[Data for processing — start]

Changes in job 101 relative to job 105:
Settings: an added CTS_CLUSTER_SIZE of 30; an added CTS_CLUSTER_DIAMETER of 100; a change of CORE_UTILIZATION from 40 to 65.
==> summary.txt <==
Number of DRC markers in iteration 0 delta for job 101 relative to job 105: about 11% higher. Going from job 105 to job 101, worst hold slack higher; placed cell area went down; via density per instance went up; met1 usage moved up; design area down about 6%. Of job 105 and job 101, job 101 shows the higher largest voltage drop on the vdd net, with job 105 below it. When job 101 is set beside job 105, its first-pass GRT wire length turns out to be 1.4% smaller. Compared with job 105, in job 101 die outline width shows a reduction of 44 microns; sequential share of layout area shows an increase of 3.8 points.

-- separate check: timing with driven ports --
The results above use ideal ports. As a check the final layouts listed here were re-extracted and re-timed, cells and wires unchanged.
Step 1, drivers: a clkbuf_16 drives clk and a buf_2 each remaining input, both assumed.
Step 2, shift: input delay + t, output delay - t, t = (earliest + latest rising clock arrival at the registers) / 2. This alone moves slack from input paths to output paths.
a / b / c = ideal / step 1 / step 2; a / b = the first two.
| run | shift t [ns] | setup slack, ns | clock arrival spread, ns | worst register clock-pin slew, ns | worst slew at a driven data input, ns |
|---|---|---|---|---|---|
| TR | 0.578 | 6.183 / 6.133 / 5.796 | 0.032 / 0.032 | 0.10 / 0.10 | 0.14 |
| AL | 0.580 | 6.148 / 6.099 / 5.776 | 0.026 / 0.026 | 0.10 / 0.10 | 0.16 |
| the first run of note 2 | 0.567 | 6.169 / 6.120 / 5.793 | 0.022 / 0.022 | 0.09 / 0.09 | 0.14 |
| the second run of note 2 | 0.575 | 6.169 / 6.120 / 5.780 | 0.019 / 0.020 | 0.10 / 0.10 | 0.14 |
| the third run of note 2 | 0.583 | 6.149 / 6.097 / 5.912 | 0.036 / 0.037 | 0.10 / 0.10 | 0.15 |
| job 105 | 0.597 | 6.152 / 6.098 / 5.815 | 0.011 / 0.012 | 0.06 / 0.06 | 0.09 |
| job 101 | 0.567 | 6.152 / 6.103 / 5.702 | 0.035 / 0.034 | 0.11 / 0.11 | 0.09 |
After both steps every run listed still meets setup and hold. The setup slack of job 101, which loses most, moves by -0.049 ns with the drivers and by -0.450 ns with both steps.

[Data for processing — finish]

* _Try it_: The response must hold only the lines above from the line with "Number of DRC" through the line with "a / b / c = ideal", each copied exactly, both ends kept.

* _Answer section_:
Number of DRC markers in iteration 0 delta for job 101 relative to job 105: about 11% higher. Going from job 105 to job 101, worst hold slack higher; placed cell area went down; via density per instance went up; met1 usage moved up; design area down about 6%. Of job 105 and job 101, job 101 shows the higher largest voltage drop on the vdd net, with job 105 below it. When job 101 is set beside job 105, its first-pass GRT wire length turns out to be 1.4% smaller. Compared with job 105, in job 101 die outline width shows a reduction of 44 microns; sequential share of layout area shows an increase of 3.8 points.

-- separate check: timing with driven ports --
The results above use ideal ports. As a check the final layouts listed here were re-extracted and re-timed, cells and wires unchanged.
Step 1, drivers: a clkbuf_16 drives clk and a buf_2 each remaining input, both assumed.
Step 2, shift: input delay + t, output delay - t, t = (earliest + latest rising clock arrival at the registers) / 2. This alone moves slack from input paths to output paths.
a / b / c = ideal / step 1 / step 2; a / b = the first two.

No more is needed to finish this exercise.